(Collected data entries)
+++

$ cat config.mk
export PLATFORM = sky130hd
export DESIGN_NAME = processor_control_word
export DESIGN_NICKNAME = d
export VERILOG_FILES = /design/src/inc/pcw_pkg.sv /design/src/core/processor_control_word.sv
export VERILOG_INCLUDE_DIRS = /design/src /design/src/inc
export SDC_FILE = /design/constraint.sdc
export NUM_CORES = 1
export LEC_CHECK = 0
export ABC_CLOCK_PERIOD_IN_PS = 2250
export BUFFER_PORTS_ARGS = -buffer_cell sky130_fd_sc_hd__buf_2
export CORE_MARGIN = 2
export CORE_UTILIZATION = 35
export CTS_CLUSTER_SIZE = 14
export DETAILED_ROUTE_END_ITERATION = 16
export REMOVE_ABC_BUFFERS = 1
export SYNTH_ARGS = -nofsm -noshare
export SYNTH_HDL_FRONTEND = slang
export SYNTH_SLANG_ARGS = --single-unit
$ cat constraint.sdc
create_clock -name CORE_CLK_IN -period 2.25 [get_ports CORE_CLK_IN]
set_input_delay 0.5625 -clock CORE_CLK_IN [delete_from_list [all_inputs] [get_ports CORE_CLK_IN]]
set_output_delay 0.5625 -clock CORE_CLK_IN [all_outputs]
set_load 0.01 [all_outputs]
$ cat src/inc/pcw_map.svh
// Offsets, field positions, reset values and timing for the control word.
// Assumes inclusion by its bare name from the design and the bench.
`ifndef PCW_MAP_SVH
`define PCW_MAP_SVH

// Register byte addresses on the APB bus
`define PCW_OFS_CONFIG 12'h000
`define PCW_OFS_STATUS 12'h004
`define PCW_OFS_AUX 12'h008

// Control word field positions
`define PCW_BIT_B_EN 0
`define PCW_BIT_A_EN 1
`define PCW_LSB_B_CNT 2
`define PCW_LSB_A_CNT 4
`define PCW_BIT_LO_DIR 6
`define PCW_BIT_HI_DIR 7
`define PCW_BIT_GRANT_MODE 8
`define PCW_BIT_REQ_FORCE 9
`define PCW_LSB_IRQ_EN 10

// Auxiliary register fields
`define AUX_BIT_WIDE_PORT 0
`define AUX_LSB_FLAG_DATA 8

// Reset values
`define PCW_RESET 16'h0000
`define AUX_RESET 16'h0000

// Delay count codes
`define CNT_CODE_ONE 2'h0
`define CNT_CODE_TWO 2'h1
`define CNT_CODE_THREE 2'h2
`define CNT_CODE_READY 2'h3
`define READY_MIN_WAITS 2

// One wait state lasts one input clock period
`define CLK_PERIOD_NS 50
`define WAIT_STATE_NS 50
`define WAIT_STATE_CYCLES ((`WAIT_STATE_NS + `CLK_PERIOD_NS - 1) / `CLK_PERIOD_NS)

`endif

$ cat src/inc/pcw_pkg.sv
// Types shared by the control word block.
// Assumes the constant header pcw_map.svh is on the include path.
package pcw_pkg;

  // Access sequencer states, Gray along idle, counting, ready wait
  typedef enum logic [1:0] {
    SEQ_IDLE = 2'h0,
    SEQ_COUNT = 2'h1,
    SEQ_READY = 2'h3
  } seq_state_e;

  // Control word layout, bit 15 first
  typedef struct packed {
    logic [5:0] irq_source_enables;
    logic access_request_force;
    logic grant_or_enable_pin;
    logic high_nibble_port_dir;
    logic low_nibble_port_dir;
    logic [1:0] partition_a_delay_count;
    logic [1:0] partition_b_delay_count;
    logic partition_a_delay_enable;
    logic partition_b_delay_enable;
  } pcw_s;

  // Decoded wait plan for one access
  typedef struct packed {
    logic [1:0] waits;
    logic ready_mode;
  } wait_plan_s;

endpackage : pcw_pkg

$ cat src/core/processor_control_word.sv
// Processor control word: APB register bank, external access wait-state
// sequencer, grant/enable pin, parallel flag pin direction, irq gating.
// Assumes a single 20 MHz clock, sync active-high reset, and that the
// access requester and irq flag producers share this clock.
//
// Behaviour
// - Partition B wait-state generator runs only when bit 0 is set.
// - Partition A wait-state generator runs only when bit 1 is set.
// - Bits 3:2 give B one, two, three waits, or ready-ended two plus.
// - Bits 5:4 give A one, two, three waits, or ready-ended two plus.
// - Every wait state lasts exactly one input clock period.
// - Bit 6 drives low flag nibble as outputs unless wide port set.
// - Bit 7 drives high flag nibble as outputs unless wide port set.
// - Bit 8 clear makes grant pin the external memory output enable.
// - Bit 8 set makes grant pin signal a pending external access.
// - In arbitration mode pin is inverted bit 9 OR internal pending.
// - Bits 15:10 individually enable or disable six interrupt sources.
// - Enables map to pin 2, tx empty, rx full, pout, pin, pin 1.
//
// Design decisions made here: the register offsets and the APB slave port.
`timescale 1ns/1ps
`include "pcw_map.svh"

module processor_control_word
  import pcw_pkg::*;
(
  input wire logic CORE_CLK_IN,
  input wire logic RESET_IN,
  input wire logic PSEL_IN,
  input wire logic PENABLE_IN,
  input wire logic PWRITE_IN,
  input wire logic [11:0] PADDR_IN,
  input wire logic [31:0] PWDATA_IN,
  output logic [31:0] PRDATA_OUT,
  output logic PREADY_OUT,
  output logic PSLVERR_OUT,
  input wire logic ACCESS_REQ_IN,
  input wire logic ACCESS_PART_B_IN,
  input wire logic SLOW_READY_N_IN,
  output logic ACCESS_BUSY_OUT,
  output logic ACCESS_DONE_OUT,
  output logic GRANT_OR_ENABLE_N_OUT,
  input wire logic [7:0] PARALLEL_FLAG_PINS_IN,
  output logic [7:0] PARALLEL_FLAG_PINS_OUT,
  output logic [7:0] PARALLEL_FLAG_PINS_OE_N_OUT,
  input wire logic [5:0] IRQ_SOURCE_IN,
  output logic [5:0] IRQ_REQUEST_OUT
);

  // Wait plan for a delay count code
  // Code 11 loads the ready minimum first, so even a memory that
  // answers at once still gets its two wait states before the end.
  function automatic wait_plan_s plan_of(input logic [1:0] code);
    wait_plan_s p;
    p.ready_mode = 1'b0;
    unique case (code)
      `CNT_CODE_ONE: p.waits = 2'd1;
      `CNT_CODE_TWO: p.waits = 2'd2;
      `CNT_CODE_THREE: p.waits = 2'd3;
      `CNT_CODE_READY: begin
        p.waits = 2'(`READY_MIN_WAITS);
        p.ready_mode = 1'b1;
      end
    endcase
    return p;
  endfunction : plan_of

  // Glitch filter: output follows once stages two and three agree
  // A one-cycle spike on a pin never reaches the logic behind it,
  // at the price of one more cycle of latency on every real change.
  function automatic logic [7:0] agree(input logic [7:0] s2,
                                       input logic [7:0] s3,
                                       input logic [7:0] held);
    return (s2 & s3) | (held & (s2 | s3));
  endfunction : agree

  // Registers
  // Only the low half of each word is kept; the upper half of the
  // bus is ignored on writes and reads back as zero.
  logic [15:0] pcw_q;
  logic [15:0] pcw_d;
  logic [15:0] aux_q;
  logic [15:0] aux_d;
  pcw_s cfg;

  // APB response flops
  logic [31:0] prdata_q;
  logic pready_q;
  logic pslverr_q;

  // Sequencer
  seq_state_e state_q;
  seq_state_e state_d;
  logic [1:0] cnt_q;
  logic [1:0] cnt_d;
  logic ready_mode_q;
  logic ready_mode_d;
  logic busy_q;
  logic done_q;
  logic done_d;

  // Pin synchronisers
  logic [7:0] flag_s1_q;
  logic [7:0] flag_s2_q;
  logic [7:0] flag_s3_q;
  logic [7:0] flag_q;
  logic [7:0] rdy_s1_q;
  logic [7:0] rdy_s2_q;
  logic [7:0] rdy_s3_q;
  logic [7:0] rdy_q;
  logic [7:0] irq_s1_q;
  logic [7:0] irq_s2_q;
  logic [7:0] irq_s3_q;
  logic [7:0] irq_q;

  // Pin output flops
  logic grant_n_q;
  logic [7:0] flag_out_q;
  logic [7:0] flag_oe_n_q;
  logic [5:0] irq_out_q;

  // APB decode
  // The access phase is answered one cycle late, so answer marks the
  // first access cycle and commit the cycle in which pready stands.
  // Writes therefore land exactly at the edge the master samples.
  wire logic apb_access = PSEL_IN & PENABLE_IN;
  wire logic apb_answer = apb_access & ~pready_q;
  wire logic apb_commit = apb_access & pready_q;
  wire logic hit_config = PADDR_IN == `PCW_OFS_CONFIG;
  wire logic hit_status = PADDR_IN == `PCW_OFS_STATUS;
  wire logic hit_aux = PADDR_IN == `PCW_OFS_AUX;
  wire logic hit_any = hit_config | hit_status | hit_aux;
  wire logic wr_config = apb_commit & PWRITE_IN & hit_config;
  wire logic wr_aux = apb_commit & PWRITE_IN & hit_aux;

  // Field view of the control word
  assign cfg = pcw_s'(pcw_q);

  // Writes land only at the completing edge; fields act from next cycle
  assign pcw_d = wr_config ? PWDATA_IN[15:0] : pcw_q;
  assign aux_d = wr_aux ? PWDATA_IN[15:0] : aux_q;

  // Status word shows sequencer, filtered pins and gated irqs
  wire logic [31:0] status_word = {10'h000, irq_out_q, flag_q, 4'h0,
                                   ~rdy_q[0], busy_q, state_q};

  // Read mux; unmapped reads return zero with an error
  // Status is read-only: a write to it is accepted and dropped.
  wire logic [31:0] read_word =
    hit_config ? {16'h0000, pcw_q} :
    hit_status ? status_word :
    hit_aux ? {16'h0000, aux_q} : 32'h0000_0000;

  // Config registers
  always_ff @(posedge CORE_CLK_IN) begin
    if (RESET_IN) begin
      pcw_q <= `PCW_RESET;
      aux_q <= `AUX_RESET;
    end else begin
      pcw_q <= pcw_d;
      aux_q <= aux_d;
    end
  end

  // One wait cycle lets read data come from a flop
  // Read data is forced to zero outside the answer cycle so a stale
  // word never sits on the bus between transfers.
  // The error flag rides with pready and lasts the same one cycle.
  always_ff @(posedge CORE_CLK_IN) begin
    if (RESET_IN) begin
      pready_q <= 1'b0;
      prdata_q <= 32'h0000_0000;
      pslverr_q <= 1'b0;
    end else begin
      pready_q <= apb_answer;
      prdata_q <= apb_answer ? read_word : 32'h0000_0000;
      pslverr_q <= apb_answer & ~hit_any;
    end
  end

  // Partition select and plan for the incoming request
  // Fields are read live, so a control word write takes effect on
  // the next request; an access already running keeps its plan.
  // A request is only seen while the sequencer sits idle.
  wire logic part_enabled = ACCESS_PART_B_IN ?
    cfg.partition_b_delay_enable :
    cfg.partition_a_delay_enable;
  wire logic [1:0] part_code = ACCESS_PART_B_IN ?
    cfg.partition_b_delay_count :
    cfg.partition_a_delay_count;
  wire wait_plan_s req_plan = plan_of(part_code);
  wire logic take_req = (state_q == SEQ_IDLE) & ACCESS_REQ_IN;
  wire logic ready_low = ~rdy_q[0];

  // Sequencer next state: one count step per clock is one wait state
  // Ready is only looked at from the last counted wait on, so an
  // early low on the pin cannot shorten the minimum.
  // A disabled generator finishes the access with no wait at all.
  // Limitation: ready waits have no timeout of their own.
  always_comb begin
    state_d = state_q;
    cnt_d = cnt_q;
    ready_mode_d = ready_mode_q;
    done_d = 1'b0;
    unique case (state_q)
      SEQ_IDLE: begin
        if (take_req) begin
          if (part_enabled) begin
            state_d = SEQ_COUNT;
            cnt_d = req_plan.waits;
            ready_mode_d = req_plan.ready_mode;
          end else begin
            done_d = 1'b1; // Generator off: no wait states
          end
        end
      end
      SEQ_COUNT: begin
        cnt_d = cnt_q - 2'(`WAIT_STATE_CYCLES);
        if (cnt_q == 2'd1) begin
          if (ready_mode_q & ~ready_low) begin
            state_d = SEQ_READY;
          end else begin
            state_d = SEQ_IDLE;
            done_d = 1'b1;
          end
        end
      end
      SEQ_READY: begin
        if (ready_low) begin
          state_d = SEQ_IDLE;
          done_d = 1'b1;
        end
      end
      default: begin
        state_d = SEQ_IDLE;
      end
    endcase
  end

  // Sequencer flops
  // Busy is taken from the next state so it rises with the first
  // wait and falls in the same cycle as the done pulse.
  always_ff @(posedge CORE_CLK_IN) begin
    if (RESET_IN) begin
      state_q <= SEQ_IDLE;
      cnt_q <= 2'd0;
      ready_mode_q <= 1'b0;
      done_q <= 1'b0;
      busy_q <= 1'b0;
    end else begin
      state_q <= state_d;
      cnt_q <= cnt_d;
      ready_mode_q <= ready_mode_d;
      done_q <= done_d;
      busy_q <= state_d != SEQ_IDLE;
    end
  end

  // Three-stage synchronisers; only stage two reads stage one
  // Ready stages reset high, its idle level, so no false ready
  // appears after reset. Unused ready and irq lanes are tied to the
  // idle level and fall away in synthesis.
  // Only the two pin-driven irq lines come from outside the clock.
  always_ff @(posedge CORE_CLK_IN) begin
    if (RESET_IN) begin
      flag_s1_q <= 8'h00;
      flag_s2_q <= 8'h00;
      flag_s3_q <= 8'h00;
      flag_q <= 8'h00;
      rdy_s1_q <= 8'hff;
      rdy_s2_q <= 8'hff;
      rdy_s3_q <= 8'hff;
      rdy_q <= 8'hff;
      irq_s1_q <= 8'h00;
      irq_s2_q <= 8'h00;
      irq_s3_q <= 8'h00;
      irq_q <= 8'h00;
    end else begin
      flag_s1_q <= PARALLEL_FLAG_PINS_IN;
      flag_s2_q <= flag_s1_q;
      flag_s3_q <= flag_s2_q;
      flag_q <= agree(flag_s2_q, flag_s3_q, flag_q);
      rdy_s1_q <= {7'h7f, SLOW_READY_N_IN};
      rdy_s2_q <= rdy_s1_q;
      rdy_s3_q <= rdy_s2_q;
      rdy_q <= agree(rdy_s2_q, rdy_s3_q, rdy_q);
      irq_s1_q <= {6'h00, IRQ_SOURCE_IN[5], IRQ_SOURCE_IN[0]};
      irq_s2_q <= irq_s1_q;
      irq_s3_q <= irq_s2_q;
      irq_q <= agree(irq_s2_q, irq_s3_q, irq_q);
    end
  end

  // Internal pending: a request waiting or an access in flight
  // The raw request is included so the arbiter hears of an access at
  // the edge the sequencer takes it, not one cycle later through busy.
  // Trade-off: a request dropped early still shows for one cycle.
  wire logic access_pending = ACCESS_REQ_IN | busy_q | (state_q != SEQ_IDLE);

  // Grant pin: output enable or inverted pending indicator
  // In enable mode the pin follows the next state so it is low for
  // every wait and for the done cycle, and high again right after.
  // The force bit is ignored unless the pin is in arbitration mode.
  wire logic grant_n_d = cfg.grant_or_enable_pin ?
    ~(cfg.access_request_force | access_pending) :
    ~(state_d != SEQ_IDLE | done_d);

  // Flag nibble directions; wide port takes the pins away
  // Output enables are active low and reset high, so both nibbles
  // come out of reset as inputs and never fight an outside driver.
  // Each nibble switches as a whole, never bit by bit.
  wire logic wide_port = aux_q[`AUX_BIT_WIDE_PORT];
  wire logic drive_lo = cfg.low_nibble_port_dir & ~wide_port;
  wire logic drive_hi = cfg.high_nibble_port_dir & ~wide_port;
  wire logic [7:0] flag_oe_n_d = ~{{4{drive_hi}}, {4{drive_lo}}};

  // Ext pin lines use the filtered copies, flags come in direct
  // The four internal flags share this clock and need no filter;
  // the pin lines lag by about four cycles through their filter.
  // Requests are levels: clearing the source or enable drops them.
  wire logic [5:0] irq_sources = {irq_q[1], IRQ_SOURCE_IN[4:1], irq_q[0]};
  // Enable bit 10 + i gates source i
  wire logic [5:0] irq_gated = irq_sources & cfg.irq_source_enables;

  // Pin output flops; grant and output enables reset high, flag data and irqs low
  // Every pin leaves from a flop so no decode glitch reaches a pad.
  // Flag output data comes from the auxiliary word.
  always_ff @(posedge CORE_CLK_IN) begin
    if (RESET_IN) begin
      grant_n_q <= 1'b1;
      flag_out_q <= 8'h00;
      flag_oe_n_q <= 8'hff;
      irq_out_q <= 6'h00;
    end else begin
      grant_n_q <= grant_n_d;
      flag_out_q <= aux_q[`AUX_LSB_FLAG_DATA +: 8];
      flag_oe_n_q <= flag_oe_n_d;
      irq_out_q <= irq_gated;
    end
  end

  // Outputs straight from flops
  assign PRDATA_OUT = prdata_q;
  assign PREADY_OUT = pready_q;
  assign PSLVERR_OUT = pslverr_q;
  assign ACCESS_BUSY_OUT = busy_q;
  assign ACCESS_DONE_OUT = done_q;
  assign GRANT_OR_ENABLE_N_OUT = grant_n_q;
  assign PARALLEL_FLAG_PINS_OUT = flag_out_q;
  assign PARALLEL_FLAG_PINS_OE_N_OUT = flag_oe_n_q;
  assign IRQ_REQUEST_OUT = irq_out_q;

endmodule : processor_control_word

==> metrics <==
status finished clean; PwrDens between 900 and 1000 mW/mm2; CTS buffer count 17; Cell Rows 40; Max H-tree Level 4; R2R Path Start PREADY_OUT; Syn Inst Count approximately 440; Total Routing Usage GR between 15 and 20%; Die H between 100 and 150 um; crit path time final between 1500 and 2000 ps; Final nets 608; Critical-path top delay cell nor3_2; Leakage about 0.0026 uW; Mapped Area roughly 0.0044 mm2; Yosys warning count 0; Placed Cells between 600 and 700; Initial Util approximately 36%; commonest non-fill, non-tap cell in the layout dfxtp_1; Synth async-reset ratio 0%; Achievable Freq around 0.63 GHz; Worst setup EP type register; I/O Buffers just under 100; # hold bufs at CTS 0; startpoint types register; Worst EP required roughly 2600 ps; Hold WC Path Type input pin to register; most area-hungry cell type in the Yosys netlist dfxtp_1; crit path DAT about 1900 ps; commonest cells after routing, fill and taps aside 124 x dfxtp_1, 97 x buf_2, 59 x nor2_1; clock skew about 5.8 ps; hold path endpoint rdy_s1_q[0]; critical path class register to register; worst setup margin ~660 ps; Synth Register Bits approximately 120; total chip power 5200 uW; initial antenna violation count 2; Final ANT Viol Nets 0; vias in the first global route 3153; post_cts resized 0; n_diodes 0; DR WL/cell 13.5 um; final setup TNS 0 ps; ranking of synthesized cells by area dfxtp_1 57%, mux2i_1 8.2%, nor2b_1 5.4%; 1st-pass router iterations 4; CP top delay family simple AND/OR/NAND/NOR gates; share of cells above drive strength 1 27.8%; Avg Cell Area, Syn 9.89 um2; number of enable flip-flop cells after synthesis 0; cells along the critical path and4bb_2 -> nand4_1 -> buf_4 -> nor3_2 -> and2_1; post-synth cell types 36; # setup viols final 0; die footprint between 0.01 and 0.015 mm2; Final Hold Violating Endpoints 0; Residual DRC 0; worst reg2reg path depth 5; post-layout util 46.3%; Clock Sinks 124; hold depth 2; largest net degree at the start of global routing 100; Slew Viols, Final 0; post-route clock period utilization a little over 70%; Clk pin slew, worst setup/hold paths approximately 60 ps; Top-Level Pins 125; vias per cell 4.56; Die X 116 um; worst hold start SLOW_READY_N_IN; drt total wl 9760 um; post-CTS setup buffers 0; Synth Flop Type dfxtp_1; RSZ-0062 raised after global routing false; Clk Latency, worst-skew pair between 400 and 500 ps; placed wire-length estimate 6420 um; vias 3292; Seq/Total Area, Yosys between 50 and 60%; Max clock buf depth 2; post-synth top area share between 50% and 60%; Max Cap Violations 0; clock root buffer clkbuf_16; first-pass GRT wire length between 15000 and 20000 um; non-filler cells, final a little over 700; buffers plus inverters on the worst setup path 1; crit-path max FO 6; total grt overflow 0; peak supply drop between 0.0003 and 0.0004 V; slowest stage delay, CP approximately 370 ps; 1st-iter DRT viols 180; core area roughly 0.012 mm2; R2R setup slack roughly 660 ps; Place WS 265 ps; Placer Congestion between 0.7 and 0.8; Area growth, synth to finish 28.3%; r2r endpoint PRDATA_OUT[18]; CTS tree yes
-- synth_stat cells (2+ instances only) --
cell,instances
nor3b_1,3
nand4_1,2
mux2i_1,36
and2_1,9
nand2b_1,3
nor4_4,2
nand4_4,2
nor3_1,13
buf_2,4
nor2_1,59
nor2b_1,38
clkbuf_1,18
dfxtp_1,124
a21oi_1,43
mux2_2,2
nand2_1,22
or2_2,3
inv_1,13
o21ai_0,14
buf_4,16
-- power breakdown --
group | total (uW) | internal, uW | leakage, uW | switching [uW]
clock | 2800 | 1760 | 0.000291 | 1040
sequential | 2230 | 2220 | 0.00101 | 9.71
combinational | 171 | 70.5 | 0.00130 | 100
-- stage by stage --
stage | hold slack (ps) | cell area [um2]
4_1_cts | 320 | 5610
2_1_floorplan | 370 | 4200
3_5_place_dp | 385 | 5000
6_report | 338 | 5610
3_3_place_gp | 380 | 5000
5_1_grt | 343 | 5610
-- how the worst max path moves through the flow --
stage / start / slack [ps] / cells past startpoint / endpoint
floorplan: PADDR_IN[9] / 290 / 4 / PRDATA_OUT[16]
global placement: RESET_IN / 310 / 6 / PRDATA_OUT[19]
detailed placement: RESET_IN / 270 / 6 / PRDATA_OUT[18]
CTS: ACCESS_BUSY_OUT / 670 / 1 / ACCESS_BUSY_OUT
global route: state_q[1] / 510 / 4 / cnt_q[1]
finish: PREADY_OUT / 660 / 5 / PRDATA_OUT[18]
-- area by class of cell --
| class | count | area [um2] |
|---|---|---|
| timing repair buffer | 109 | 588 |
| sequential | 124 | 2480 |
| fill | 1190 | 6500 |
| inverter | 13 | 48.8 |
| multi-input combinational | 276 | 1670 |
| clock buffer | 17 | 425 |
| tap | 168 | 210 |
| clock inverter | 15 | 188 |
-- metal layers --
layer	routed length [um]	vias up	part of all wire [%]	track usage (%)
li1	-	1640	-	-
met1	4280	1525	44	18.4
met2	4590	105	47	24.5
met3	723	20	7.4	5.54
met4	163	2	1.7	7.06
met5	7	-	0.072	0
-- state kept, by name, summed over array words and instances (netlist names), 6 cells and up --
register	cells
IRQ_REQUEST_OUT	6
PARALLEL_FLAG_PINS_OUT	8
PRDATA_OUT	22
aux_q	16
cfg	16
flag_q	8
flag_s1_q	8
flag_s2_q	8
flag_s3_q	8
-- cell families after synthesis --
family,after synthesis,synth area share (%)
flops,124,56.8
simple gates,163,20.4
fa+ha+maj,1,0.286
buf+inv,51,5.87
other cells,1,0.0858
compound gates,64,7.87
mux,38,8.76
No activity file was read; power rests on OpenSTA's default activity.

+++

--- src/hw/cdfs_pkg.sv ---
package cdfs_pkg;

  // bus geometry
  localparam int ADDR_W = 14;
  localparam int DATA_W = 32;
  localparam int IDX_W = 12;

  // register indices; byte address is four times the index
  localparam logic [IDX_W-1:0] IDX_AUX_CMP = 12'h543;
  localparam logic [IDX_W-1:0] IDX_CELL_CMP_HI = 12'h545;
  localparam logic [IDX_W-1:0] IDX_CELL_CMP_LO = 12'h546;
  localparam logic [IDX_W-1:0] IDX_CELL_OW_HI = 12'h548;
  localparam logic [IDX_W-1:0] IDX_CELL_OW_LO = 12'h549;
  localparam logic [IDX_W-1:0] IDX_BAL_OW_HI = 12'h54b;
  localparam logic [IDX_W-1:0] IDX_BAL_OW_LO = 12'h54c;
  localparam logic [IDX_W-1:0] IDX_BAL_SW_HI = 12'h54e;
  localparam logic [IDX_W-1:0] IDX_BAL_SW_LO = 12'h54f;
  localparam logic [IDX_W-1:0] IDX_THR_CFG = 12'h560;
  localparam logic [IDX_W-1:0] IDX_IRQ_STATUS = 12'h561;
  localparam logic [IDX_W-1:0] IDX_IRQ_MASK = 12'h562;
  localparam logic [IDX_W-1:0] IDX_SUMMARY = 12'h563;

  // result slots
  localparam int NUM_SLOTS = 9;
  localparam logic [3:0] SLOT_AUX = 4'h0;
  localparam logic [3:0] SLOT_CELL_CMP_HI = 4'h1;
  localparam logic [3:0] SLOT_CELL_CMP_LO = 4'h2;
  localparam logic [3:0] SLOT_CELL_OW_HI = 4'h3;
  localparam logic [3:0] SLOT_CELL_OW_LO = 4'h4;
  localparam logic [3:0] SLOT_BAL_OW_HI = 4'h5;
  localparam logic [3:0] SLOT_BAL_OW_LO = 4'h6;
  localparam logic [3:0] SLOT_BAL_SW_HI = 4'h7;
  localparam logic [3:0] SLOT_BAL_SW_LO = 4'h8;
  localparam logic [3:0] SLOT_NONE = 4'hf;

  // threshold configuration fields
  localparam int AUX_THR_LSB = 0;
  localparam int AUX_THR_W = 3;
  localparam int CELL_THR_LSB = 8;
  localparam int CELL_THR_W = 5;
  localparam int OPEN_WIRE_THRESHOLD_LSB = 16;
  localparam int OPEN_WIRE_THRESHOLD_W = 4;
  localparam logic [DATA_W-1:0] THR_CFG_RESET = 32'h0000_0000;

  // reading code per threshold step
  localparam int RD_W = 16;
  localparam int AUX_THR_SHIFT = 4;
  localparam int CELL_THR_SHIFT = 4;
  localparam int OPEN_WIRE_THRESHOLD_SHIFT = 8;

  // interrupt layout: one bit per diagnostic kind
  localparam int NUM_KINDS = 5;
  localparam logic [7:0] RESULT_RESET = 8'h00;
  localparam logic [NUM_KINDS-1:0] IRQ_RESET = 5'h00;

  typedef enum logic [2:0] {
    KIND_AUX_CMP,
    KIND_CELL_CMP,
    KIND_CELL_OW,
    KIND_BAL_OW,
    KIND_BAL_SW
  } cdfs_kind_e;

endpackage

+++

## Work instructions:
From the entries above, extract only the lines running from the one containing "half of the" through the one containing "logic [7:0] flag_q;", inclusive.

## Answer for this exercise:
  // Only the low half of each word is kept; the upper half of the
  // bus is ignored on writes and reads back as zero.
  logic [15:0] pcw_q;
  logic [15:0] pcw_d;
  logic [15:0] aux_q;
  logic [15:0] aux_d;
  pcw_s cfg;

  // APB response flops
  logic [31:0] prdata_q;
  logic pready_q;
  logic pslverr_q;

  // Sequencer
  seq_state_e state_q;
  seq_state_e state_d;
  logic [1:0] cnt_q;
  logic [1:0] cnt_d;
  logic ready_mode_q;
  logic ready_mode_d;
  logic busy_q;
  logic done_q;
  logic done_d;

  // Pin synchronisers
  logic [7:0] flag_s1_q;
  logic [7:0] flag_s2_q;
  logic [7:0] flag_s3_q;
  logic [7:0] flag_q;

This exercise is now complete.